Drescher's bounded Newcomb and bargaining with superintelligenc

Wei Dai wrote:
> It seems like we really need a theory of games that tells us (human beings) how to play games with superintelligences.

== Drescher's bounded Newcomb variant ==

Drescher's bounded Newcomb variant involves a relatively simple
predictor, who can only use high-level theories of the agent (player),
but can in no way simulate it step-by-step, and a sufficiently
computationally powerful agent who can simulate the predictor even
step-by-step. Extracting this thought experiment from the original
discussion of UDT, the interesting question is: how can the agent win?
What should its algorithm be (what should the agent do) for that to
happen?

The problem is that the predictor knows that the agent can infer its
prediction, and so apparently can two-box in either case (the set-up
resurrects CDT-style reasoning). As a result, the predictor supposedly
predicts two-boxing, and so the agent can't win the one-boxing prize.
A positive resolution of this problem would be to give an explanation
of how the agent can nonetheless win, and what's required for that to
happen.

== A human trading with UFAI ==

Let's consider a similar scenario: a "predictor" is a human
(programmer) who has developed an UFAI (AGI with human-indifferent
preference). The programmer can either run the UFAI, or not, this
corresponds to the effect of predictor's prediction in the Newcomb
variant.
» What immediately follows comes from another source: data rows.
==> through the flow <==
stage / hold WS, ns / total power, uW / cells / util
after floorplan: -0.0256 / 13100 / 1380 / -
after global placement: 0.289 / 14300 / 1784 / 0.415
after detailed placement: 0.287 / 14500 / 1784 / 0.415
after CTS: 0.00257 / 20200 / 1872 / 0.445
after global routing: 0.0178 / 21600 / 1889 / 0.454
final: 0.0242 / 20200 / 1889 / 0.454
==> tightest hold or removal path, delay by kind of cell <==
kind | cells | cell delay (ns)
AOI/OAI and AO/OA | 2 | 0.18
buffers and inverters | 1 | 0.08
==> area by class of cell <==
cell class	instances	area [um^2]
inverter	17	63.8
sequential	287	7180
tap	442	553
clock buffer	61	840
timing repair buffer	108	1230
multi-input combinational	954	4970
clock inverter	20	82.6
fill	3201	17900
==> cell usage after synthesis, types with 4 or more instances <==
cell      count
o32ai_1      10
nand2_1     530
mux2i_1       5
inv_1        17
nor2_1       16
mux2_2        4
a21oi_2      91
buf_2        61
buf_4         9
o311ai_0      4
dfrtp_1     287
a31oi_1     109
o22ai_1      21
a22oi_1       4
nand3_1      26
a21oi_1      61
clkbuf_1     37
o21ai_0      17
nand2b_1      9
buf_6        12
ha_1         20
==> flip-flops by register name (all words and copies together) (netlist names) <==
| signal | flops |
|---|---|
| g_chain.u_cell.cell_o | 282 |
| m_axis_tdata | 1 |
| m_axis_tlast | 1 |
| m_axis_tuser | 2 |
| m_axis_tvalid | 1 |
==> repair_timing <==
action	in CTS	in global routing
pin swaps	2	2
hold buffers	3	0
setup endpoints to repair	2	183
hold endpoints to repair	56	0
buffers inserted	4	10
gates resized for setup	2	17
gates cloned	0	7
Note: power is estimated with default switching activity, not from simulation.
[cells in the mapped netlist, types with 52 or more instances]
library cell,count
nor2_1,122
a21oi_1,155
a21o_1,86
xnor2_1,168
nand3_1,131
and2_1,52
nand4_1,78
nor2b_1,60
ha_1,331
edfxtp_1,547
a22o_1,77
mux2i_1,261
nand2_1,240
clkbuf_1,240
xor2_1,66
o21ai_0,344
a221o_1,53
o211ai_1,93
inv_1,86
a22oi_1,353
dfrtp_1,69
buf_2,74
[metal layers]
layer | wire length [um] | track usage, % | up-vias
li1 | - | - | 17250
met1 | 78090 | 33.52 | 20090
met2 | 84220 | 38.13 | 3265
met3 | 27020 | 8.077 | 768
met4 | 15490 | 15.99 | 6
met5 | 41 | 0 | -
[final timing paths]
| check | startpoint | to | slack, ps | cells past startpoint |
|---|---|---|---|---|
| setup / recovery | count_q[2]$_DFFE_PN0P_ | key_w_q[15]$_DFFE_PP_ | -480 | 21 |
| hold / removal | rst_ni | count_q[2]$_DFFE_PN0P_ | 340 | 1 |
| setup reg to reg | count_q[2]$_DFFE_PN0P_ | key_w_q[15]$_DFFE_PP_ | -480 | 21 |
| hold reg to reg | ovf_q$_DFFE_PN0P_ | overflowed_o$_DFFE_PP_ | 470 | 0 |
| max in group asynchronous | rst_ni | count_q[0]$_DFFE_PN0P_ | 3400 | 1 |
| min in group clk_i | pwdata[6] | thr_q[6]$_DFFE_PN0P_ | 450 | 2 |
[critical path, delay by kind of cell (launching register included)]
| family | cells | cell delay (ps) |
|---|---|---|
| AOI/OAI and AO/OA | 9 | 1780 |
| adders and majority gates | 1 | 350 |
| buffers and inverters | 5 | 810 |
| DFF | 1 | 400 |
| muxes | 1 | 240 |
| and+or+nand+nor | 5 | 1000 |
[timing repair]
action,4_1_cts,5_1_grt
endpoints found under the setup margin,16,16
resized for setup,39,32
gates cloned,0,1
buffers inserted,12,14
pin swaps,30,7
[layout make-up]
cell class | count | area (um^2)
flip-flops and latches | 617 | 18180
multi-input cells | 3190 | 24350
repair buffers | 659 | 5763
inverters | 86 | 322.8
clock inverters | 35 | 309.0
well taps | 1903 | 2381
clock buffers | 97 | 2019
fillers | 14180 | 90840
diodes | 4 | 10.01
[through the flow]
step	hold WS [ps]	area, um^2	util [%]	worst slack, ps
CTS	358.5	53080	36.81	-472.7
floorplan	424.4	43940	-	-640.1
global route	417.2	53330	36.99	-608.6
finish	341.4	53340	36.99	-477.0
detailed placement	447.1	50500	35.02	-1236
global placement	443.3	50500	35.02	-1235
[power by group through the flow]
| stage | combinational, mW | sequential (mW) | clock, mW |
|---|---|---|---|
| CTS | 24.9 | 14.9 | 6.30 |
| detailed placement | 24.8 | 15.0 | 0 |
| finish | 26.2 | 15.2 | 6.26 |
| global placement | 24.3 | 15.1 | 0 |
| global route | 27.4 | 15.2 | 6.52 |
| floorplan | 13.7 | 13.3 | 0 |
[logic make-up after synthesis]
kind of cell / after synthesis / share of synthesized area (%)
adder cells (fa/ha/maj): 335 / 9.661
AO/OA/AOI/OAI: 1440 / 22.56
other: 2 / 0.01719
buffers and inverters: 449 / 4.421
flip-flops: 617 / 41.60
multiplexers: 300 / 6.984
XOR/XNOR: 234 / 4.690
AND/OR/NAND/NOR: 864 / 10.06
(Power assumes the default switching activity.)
--- config.mk ---
export PLATFORM = sky130hd
export DESIGN_NAME = channel_gain_max_composite_top
export DESIGN_NICKNAME = d
export VERILOG_FILES = /design/src/hdl/cgmc_pkg.sv /design/src/hdl/channel_gain_max_composite_top.sv
export SDC_FILE = /design/constraint.sdc
export NUM_CORES = 2
export LEC_CHECK = 0
export ABC_CLOCK_PERIOD_IN_PS = 11200
export BUFFER_PORTS_ARGS = -buffer_cell sky130_fd_sc_hd__buf_2
export CAP_MARGIN = 40
export CORE_ASPECT_RATIO = 1.4
export CORE_UTILIZATION = 66
export DETAILED_ROUTE_END_ITERATION = 8
export PLACE_DENSITY = 0.84
export SYNTH_ARGS = -nofsm -noshare
export SYNTH_HDL_FRONTEND = slang
export SYNTH_SLANG_ARGS = --single-unit
--- constraint.sdc ---
create_clock -name clk -period 11.2 [get_ports clk]
set_clock_uncertainty 0.1 [all_clocks]
set_input_delay 2.24 -clock clk [delete_from_list [all_inputs] [get_ports clk]]
set_output_delay 2.24 -clock clk [all_outputs]
set_load 0.01 [all_outputs]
The UFAI can either give programmer's preference a sizable
chunk of control over the future, or not. This corresponds to the
agent's decision to one-box (cooperate) or two-box (defect). If
programmer predicts UFAI to cooperate, he runs it, otherwise doesn't.
Naturally, UFAI is smart enough to analyze the programmer through and
through, so we have a good analogy with the bounded Newcomb variant.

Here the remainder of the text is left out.